ACL2024

Document Alignment based on Overlapping Fixed-Length Segments

Xiaotian Wang, Takehito Utsuro, Masaaki Nagata

Abstract

Acquiring large-scale parallel corpora is crucial for NLP tasks such as Neural Machine Translation, and web crawling has become a popular methodology for this purpose. Previous studies have been conducted based on sentencebased segmentation (SBS) when aligning documents in various languages which are obtained through web crawling. Among them, the TK-PERT method (Thompson and Koehn, 2020) achieved state-of-the-art results and addressed the boilerplate text in web crawling data well through a down-weighting approach. However, there remains a problem with how to handle long-text encoding better.
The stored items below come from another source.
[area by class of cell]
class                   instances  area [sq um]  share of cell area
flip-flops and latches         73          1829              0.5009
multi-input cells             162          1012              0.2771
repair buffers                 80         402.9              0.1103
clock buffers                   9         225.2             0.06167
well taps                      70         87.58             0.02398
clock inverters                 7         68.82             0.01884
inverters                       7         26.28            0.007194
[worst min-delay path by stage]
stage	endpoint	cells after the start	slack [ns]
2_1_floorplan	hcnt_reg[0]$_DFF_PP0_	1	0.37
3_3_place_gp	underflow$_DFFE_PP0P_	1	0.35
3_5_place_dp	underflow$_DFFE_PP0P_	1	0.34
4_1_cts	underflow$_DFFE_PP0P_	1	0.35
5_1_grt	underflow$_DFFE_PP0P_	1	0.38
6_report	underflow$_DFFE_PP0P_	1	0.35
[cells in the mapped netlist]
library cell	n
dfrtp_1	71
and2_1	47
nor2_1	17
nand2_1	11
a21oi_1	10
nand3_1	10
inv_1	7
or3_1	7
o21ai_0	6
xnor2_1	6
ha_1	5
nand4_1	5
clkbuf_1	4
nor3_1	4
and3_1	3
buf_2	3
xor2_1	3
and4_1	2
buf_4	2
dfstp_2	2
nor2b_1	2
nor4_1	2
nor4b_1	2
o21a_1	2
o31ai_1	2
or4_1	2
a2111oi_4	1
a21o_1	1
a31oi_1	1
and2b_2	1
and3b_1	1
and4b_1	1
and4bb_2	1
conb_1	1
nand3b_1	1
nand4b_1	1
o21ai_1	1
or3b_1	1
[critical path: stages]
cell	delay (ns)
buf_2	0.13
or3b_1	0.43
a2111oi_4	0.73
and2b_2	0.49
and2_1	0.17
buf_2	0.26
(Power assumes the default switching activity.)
[src/rtl/branch_predictor.sv]
// Direct-mapped branch target buffer with 2-bit direction counters.
// Lookup is combinational on fetch_PC; updates are written on the rising
// edge from the EX resolution bus, and a registered flush (mispredict +
// redirect_PC) is raised the cycle after a wrong prediction is resolved.
// Ports:
//   clk, reset : clock and synchronous active-high reset
//   bus        : branch_predictor_if.slave (lookup + resolution signals)
//   stat_updates, stat_mispredicts : saturating event counters, present only
//                when BRANCH_PREDICTOR_STATS_EN is defined
// Parameters: PC_W (>= IDX_W+3), ENTRIES (power of two, >= 2).
module branch_predictor
  import bp_pkg::*;
#(
  parameter int unsigned PC_W    = 9,
  parameter int unsigned ENTRIES = 16
) (
  input  logic                clk,
  input  logic                reset,
  branch_predictor_if.slave   bus
`ifdef BRANCH_PREDICTOR_STATS_EN
  ,
  output logic [31:0]         stat_updates,
  output logic [31:0]         stat_mispredicts
`endif
);

  localparam int unsigned IDX_W = $clog2(ENTRIES);
  localparam int unsigned TAG_W = PC_W - 2 - IDX_W;

  logic             valid_q  [ENTRIES];
  logic             valid_d  [ENTRIES];
  logic [TAG_W-1:0] tag_q    [ENTRIES];
  logic [TAG_W-1:0] tag_d    [ENTRIES];
  logic [31:0]      target_q [ENTRIES];
  logic [31:0]      target_d [ENTRIES];
  cnt_e             cnt_q    [ENTRIES];
  cnt_e             cnt_d    [ENTRIES];
  logic             jmp_q    [ENTRIES];
  logic             jmp_d    [ENTRIES];

  logic             mispredict_q, mispredict_d;
  logic [31:0]      redirect_q, redirect_d;

  // Lookup path
  logic [IDX_W-1:0] f_idx;
  logic [TAG_W-1:0] f_tag;
  logic             f_hit;

  always_comb begin
    f_idx           = bus.fetch_PC[IDX_W+1:2];
    f_tag           = bus.fetch_PC[PC_W-1:IDX_W+2];
    f_hit           = valid_q[f_idx] && (tag_q[f_idx] == f_tag);
    bus.pred_taken  = f_hit && (jmp_q[f_idx] || cnt_q[f_idx][1]);
    bus.pred_target = bus.pred_taken ? target_q[f_idx]
                                     : 32'(bus.fetch_PC) + 32'd4;
  end

  // Update path
  ctrl_transfer_e   ctrl;
  logic             qual;
  logic             is_branch;
  logic             eff_taken;
  logic             mis;
  logic [IDX_W-1:0] u_idx;
  logic [TAG_W-1:0] u_tag;
  logic             u_hit;
  cnt_e             u_cnt_nxt;

  bp_sat_counter u_cnt (
    .cnt_i   (cnt_q[u_idx]),
    .taken_i (bus.upd_taken),
    .cnt_o   (u_cnt_nxt)
  );

  always_comb begin
    ctrl      = ctrl_transfer_e'(bus.upd_ctrl);
    qual      = bus.upd_valid && (ctrl != NONE);
    is_branch = (ctrl == BRANCH);
    // JAL/JALR are always taken regardless of upd_taken
    eff_taken = is_branch ? bus.upd_taken : 1'b1;
    u_idx     = bus.upd_PC[IDX_W+1:2];
    u_tag     = bus.upd_PC[PC_W-1:IDX_W+2];
    u_hit     = valid_q[u_idx] && (tag_q[u_idx] == u_tag);

    valid_d  = valid_q;
    tag_d    = tag_q;
    target_d = target_q;
    cnt_d    = cnt_q;
    jmp_d    = jmp_q;

    if (qual) begin
      if (is_branch) begin
        if (u_hit) begin
          cnt_d[u_idx] = u_cnt_nxt;
          if (bus.upd_taken) target_d[u_idx] = bus.upd_target;
        end else if (bus.upd_taken) begin
          valid_d[u_idx]  = 1'b1;
          tag_d[u_idx]    = u_tag;
          target_d[u_idx] = bus.upd_target;
          cnt_d[u_idx]    = WT;
          jmp_d[u_idx]    = 1'b0;
        end
      end else begin
        valid_d[u_idx]  = 1'b1;
        tag_d[u_idx]    = u_tag;
        target_d[u_idx] = bus.upd_target;
        cnt_d[u_idx]    = ST;
        jmp_d[u_idx]    = 1'b1;
      end
    end

    mis = qual && ((eff_taken != bus.upd_pred_taken) ||
                   (eff_taken && bus.upd_pred_taken &&
                    (bus.upd_target != bus.upd_pred_target)));
    mispredict_d = mis;
    redirect_d   = redirect_q;
    if (mis) redirect_d = eff_taken ? bus.upd_target
                                    : 32'(bus.upd_PC) + 32'd4;
  end

  always_ff @(posedge clk) begin
    if (reset) begin
      for (int unsigned i = 0; i < ENTRIES; i++) begin
        valid_q[i]  <= 1'b0;
        tag_q[i]    <= '0;
        target_q[i] <= '0;
        cnt_q[i]    <= WNT;
        jmp_q[i]    <= 1'b0;
      end
      mispredict_q <= 1'b0;
      redirect_q   <= '0;
    end else begin
      valid_q      <= valid_d;
      tag_q        <= tag_d;
      target_q     <= target_d;
      cnt_q        <= cnt_d;
      jmp_q        <= jmp_d;
      mispredict_q <= mispredict_d;
      redirect_q   <= redirect_d;
    end
  end

  assign bus.mispredict  = mispredict_q;
  assign bus.redirect_PC = redirect_q;

`ifdef BRANCH_PREDICTOR_STATS_EN
  logic [31:0] stat_upd_q, stat_upd_d;
  logic [31:0] stat_mis_q, stat_mis_d;

  always_comb begin
    stat_upd_d = stat_upd_q;
    stat_mis_d = stat_mis_q;
    if (qual && (stat_upd_q != '1)) stat_upd_d = stat_upd_q + 32'd1;
    if (mis  && (stat_mis_q != '1)) stat_mis_d = stat_mis_q + 32'd1;
  end

  always_ff @(posedge clk) begin
    if (reset) begin
      stat_upd_q <= '0;
      stat_mis_q <= '0;
    end else begin
      stat_upd_q <= stat_upd_d;
      stat_mis_q <= stat_mis_d;
    end
  end

  assign stat_updates     = stat_upd_q;
  assign stat_mispredicts = stat_mis_q;
`endif

endmodule
[config.mk]
export PLATFORM = sky130hd
export DESIGN_NAME = alu_seq_mul
export DESIGN_NICKNAME = d
export VERILOG_FILES = /design/src/rtl/alu_seq_mul.sv
export SDC_FILE = /design/constraint.sdc
export NUM_CORES = 1
export LEC_CHECK = 0
export CAP_MARGIN = 20
export CORE_AREA = 5 5 147 149
export CTS_BUF_LIST = sky130_fd_sc_hd__clkbuf_16
export CTS_CLUSTER_DIAMETER = 200
export DETAILED_ROUTE_END_ITERATION = 8
export DIE_AREA = 0 0 152 154
export PLACE_DENSITY = 0.39
export SYNTH_ARGS = -nofsm -noshare
export SYNTH_HDL_FRONTEND = slang
export SYNTH_SLANG_ARGS = --single-unit
[constraint.sdc]
create_clock -name clk -period 6.8 [get_ports clk]
set_input_delay 1.36 -clock clk [delete_from_list [all_inputs] [get_ports clk]]
set_output_delay 1.36 -clock clk [all_outputs]
set_load 0.01 [all_outputs]
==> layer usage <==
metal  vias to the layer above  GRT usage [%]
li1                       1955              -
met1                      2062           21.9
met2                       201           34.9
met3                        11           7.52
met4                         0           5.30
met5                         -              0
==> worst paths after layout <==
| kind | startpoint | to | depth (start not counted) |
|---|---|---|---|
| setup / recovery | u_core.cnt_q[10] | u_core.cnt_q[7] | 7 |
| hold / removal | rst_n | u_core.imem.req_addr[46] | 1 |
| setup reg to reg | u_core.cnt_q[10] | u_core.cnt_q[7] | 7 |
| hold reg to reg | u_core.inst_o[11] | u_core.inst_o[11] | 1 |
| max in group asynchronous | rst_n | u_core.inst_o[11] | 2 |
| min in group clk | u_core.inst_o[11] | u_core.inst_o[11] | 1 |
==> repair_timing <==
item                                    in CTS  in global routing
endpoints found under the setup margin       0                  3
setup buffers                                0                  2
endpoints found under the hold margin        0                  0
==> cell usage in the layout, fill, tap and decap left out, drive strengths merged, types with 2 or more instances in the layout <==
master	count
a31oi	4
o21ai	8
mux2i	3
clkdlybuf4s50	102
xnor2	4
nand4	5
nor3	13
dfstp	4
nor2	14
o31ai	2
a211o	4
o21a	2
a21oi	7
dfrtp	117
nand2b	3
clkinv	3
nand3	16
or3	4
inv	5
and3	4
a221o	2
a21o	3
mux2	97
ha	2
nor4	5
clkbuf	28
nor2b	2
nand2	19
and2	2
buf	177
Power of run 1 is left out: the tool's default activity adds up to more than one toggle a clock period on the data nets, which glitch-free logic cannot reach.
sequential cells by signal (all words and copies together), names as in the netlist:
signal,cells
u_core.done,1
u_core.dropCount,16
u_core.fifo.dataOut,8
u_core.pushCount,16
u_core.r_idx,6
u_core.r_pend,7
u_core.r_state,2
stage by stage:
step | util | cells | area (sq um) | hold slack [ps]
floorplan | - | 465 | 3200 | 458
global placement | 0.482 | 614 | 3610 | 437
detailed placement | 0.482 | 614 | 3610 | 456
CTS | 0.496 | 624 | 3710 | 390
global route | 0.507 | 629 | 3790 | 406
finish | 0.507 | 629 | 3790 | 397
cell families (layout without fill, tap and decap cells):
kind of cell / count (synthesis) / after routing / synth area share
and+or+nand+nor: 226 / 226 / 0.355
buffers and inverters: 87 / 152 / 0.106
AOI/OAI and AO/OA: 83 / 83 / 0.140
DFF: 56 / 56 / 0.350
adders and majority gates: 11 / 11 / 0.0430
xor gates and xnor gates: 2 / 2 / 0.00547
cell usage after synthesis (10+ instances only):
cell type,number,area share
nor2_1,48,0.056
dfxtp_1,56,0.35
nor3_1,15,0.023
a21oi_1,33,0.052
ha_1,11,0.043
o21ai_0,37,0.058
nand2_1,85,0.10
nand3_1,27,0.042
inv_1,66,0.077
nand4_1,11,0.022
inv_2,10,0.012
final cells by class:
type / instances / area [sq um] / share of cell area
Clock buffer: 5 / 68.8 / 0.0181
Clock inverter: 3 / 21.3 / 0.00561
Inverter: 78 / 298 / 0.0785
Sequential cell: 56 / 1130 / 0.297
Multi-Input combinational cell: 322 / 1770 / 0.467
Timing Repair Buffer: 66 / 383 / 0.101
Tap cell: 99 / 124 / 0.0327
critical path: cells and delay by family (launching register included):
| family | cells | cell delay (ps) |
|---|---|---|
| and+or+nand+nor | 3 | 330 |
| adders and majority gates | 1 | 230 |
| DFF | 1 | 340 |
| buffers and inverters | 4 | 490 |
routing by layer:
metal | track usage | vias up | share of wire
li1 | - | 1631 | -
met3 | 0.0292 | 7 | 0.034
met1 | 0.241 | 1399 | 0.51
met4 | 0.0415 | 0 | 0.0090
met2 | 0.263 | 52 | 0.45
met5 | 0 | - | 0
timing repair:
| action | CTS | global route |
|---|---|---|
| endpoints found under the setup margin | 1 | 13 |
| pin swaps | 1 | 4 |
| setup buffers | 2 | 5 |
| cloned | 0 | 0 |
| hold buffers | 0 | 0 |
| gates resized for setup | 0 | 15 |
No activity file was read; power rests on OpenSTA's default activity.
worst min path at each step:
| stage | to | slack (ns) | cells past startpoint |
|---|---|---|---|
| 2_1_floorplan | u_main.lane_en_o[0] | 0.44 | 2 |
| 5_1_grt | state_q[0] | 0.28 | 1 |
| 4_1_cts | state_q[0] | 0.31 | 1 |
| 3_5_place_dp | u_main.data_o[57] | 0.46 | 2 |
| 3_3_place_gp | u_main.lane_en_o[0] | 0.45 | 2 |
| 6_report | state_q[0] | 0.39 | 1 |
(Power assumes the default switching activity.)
File: config.mk
export PLATFORM = sky130hd
export DESIGN_NAME = exception_sequencer
export DESIGN_NICKNAME = d
export VERILOG_FILES = /design/src/rtl/except_pkg.sv /design/src/rtl/except_prio_enc.sv /design/src/rtl/exception_sequencer.sv
export SDC_FILE = /design/constraint.sdc
export NUM_CORES = 1
export LEC_CHECK = 0
export CAP_MARGIN = 20
export CELL_PAD_IN_SITES_DETAIL_PLACEMENT = 1
export CELL_PAD_IN_SITES_GLOBAL_PLACEMENT = 1
export CORE_ASPECT_RATIO = 1.75
export CORE_UTILIZATION = 31
export DETAILED_ROUTE_END_ITERATION = 10
export PLACE_DENSITY_LB_ADDON = 0.1
export SYNTH_ARGS = -nofsm -noshare
export SYNTH_HDL_FRONTEND = slang
export SYNTH_SLANG_ARGS = --single-unit
export TNS_END_PERCENT = 10
File: constraint.sdc
create_clock -name clk -period 3.3 [get_ports clk]
set_clock_uncertainty 0.1 [all_clocks]
set_input_delay 0.33 -clock clk [delete_from_list [all_inputs] [get_ports clk]]
set_output_delay 0.33 -clock clk [all_outputs]
set_load 0.005 [all_outputs]
File: src/rtl/except_pkg.sv
// ---------------------------------------------------------------------------
// except_pkg
// Shared definitions for the exception-entry sequencer and the control unit:
//   - sequencer state codes (IDLE, SAVE, READ, WAIT, JUMP)
//   - cause codes reported on the 2-bit cause bus
//   - handler vector byte addresses (253/254/255)
//   - excpt_ctrl encodings that select those vectors
//   - cause_to_ctrl(): the vector-select mux from a cause code
// ---------------------------------------------------------------------------
package except_pkg;

    // Sequencer states.
    localparam logic [2:0] ST_IDLE = 3'd0;
    localparam logic [2:0] ST_SAVE = 3'd1;
    localparam logic [2:0] ST_READ = 3'd2;
    localparam logic [2:0] ST_WAIT = 3'd3;
    localparam logic [2:0] ST_JUMP = 3'd4;

    // Cause codes, ordered so that a larger code means a higher priority.
    localparam logic [1:0] CAUSE_NONE = 2'd0;
    localparam logic [1:0] CAUSE_OPC  = 2'd1;
    localparam logic [1:0] CAUSE_OVF  = 2'd2;
    localparam logic [1:0] CAUSE_DIV0 = 2'd3;

    // Handler vector byte addresses in memory.
    localparam logic [7:0] VEC_OPC  = 8'd253;
    localparam logic [7:0] VEC_OVF  = 8'd254;
    localparam logic [7:0] VEC_DIV0 = 8'd255;

    // Vector-select encodings; bit 2 is reserved and always zero.
    localparam logic [2:0] EXC_CTRL_OPC  = 3'b000;
    localparam logic [2:0] EXC_CTRL_OVF  = 3'b001;
    localparam logic [2:0] EXC_CTRL_DIV0 = 3'b010;

    // Vector-select mux: maps a latched cause to the excpt_ctrl code.
    function automatic logic [2:0] cause_to_ctrl(input logic [1:0] cause);
        logic [2:0] ctrl;
        case (cause)
            CAUSE_OVF:  ctrl = EXC_CTRL_OVF;
            CAUSE_DIV0: ctrl = EXC_CTRL_DIV0;
            default:    ctrl = EXC_CTRL_OPC;
        endcase
        return ctrl;
    endfunction

endpackage

File: src/rtl/except_prio_enc.sv
// ---------------------------------------------------------------------------
// except_prio_enc
// Combinational priority encoder from the three exception flags to a 2-bit
// cause code. Divide-by-zero wins over overflow, which wins over invalid
// opcode. Also usable by the control unit for status reporting.
// Ports:
//   op_invalid_i  in  1  undefined opcode flag
//   overflow_i    in  1  ALU signed overflow flag
//   div_zero_i    in  1  divide-by-zero flag
//   cause_o       out 2  prioritised cause (CAUSE_NONE when no flag set)
// ---------------------------------------------------------------------------
module except_prio_enc
    import except_pkg::*;
(
    input  logic       op_invalid_i,
    input  logic       overflow_i,
    input  logic       div_zero_i,
    output logic [1:0] cause_o
);

    always_comb begin
        cause_o = CAUSE_NONE;
        if (div_zero_i) begin
            cause_o = CAUSE_DIV0;
        end else if (overflow_i) begin
            cause_o = CAUSE_OVF;
        end else if (op_invalid_i) begin
            cause_o = CAUSE_OPC;
        end
    end

endmodule

File: src/rtl/exception_sequencer.sv
// ---------------------------------------------------------------------------
// exception_sequencer
// Multicycle exception-entry sequencer. On a flag in IDLE it latches the
// prioritised cause, saves EPC (pc_in - 4), reads the handler byte from the
// vector table, waits MEM_LATENCY cycles for the data, then loads the PC.
// Parameters:
//   MEM_LATENCY   cycles from mem_rd to valid mem_data_in (1..7)
// Ports:
//   clk           in  1   clock, rising edge
//   reset         in  1   asynchronous reset, active low
//   op_invalid    in  1   undefined opcode flag
//   overflow      in  1   ALU signed overflow flag
//   div_zero      in  1   divide-by-zero flag
//   pc_in         in  32  current PC (faulting address + 4)
//   mem_data_in   in  32  memory read data, [7:0] = handler address
//   excpt_ctrl    out 3   vector select (000/001/010 -> 253/254/255)
//   mem_addr_sel  out 1   steer memory address mux to vector select
//   mem_rd        out 1   memory read strobe
//   epc_write     out 1   EPC load enable
//   epc_data      out 32  pc_in - 4
//   pc_write      out 1   PC load enable
//   pc_data       out 32  zero-extended handler byte
//   busy          out 1   sequencer owns the datapath
//   cause         out 2   latched cause (0 none, 1 opc, 2 ovf, 3 div0)
//   done          out 1   pulse on the final (JUMP) cycle
// ---------------------------------------------------------------------------
module exception_sequencer
    import except_pkg::*;
#(
    parameter int MEM_LATENCY = 1
) (
    input  logic        clk,
    input  logic        reset,
    input  logic        op_invalid,
    input  logic        overflow,
    input  logic        div_zero,
    input  logic [31:0] pc_in,
    input  logic [31:0] mem_data_in,
    output logic [2:0]  excpt_ctrl,
    output logic        mem_addr_sel,
    output logic        mem_rd,
    output logic        epc_write,
    output logic [31:0] epc_data,
    output logic        pc_write,
    output logic [31:0] pc_data,
    output logic        busy,
    output logic [1:0]  cause,
    output logic        done
);

    localparam logic [2:0] CNT_LOAD = 3'(MEM_LATENCY);

    logic [2:0]  state_q, state_d;
    logic [1:0]  cause_q, cause_d;
    logic [2:0]  cnt_q,   cnt_d;
    logic [31:0] epc_q,   epc_d;
    logic [7:0]  byte_q,  byte_d;
    logic [1:0]  enc_cause;

    // Only the handler byte of the memory word is meaningful here.
    logic unused_mem_bits;
    assign unused_mem_bits = ^mem_data_in[31:8];

    except_prio_enc u_prio (
        .op_invalid_i (op_invalid),
        .overflow_i   (overflow),
        .div_zero_i   (div_zero),
        .cause_o      (enc_cause)
    );

    // Next-state logic. Flags are looked at only in IDLE, so anything that
    // arrives while busy (including the JUMP cycle) is dropped.
    always_comb begin
        state_d = state_q;
        cause_d = cause_q;
        cnt_d   = cnt_q;
        epc_d   = epc_q;
        byte_d  = byte_q;
        case (state_q)
            ST_IDLE: begin
                if (enc_cause != CAUSE_NONE) begin
                    cause_d = enc_cause;
                    state_d = ST_SAVE;
                end
            end
            ST_SAVE: begin
                epc_d   = pc_in - 32'd4;
                state_d = ST_READ;
            end
            ST_READ: begin
                cnt_d   = CNT_LOAD;
                state_d = ST_WAIT;
            end
            ST_WAIT: begin
                // Capture on the edge where the counter reaches zero; earlier
                // data on the bus is never sampled.
                if (cnt_q <= 3'd1) begin
                    cnt_d   = 3'd0;
                    byte_d  = mem_data_in[7:0];
                    state_d = ST_JUMP;
                end else begin
                    cnt_d = cnt_q - 3'd1;
                end
            end
            ST_JUMP: begin
                cause_d = CAUSE_NONE;
                state_d = ST_IDLE;
            end
            default: begin
                cause_d = CAUSE_NONE;
                cnt_d   = 3'd0;
                state_d = ST_IDLE;
            end
        endcase
    end

    always_ff @(posedge clk or negedge reset) begin
        if (!reset) begin
            state_q <= ST_IDLE;
            cause_q <= CAUSE_NONE;
            cnt_q   <= 3'd0;
            epc_q   <= 32'd0;
            byte_q  <= 8'd0;
        end else begin
            state_q <= state_d;
            cause_q <= cause_d;
            cnt_q   <= cnt_d;
            epc_q   <= epc_d;
            byte_q  <= byte_d;
        end
    end

    // Outputs decode the registered state only, so reset clears them at once
    // and a flag can never reach an output in the same cycle.
    assign busy         = (state_q != ST_IDLE);
    assign epc_write    = (state_q == ST_SAVE);
    assign mem_rd       = (state_q == ST_READ);
    assign mem_addr_sel = (state_q == ST_READ) || (state_q == ST_WAIT);
    assign pc_write     = (state_q == ST_JUMP);
    assign done         = (state_q == ST_JUMP);
    assign cause        = cause_q;
    assign excpt_ctrl   = busy ? cause_to_ctrl(cause_q) : EXC_CTRL_OPC;

    // During SAVE the EPC value is presented alongside epc_write; afterwards
    // the captured copy is held.
    assign epc_data     = epc_write ? (pc_in - 32'd4) : epc_q;
    assign pc_data      = pc_write ? {24'd0, byte_q} : 32'd0;

endmodule

# Yosys cells after proc, flatten, opt, wreduce, memory -nomap -nowiden
# Index checks and enable logic that the tools add are counted.
[word_totals]
register_bits = 48
input_bits = 69
latchBits = 0
mem_count = 0
wordCells = 40
ram_bits = 0
output_inout_bits = 75
mem_bits_ro = 0
[op_classes]
n_lt_le_gt_ge = 1
shifts = 0
eq_ne = 8
n_bitwise = 1
div = 0
n_addsub = 2
muxes = 14
multipliers = 0
reduce_logical = 9
[op_table]
columns = ["op", "count"]
rows = [
  ["32-bit two-way mux", 1],
  ["32-bit by 3-bit subtractor with 32-bit output, second input constant", 1],
  ["3-bit two-way mux", 4],
  ["3-bit one-hot mux with 4 select lines", 1],
  ["3-bit one-hot mux with 3 select lines", 1],
  ["8-bit two-way mux", 1],
  ["2-bit one-hot mux with 2 select lines", 2],
  ["3-bit by 2-bit equality test with 1-bit output, second input constant", 2],
  ["2-bit two-way mux", 3],
  ["2-bit AND reduction", 3],
  ["3-bit OR reduction", 2],
  ["2-bit equality test, second input constant", 2],
  ["2-bit != test, second input constant", 2],
  ["3-bit by 1-bit equality test with 1-bit output, second input constant", 1],
  ["3-bit equality test, second input constant", 1],
  ["3-bit by 1-bit less-or-equal comparator with 1-bit output, second input constant", 1],
  ["3-bit zero test", 1],
  ["3-bit nonzero test", 1],
  ["3-bit by 1-bit subtractor with 3-bit output, second input constant", 1],
  ["2-bit nonzero test", 1],
  ["1-bit logical OR", 1],
  ["1-bit two-way mux", 1],
  ["1-bit inverter", 1],
]

# Longest topological paths before layout
# Gate-level depths: netlist of run 1.
[logic_depth]
depth_word = 6
mapped_depth = 8

# Modules after synthesis
# A second synthesis of run 1 with hierarchy kept.
[unflattened]
cells_unflattened = 298
hier_area_um2 = 2757.6
[by_module_without_submodules]
columns = ["mod", "cells_per_inst", "seq_area_each_um2", "instances", "area_per_inst_um2"]
rows = [
  ["exception_sequencer", 295, 1201.2, 1, 2740.1],
  ["except_prio_enc", 3, 0.0, 1, 17.5],
]

# Worst setup path before layout of run 1
# Ideal clock, no wire load.
[synth_timing]
path_kind = "input to output"
start = "input pc_in[20]"
end = "output epc_data[26]"
path_stages = 5
arrival_time_ns = 1.972
slack_ns = 0.898
required_time_ns = 2.870
cell_sequence = "or4_4 -> nor4_1 -> nand4_1 -> xor2_1 -> o21ai_0"
[synth_via]
elab_chain_len = 2
[synth_lines]
columns = ["element", "line", "text"]
rows = [
  ["start, declared", "exception_sequencer.sv:37", "input logic [31:0] pc_in,"],
  ["32-bit by 3-bit subtractor with 32-bit output", "exception_sequencer.sv:146", "assign epc_data = epc_write ? (pc_in - 32'd4) : epc_q;"],
  ["32-bit two-way mux", "exception_sequencer.sv:146", ""],
  ["end, declared", "exception_sequencer.sv:43", "output logic [31:0] epc_data,"],
]
# Every way passes these cells.

# Final worst setup path of run 1
[layout_timing]
start = "input pc_in[12]"
end = "output epc_data[28]"
# The elaborated chain is that of the path after synthesis.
Thus, we introduce the strategy of Overlapping Fixed-Length Segmentation (OFLS) in place of SBS, and observe a pronounced enhancement when performing the same approach for document alignment. In this paper, we compare the SBS and OFLS using three previous methods, Mean-Pool, TK-PERT (Thompson and Koehn, 2020), and Optimal Transport (Clark et al., 2019; El-Kishky and Guzmán, 2020) , on the WMT16 document alignment shared task for French-English, as well as on our self-established Japanese-English dataset MnRN. As a result, for the WMT16 task, various SBS based methods showed an increase in recall by 1% to 10% after reproduction with OFLS. For MnRN data, OFLS demonstrated notable accuracy improvements and exhibited faster document embedding speed.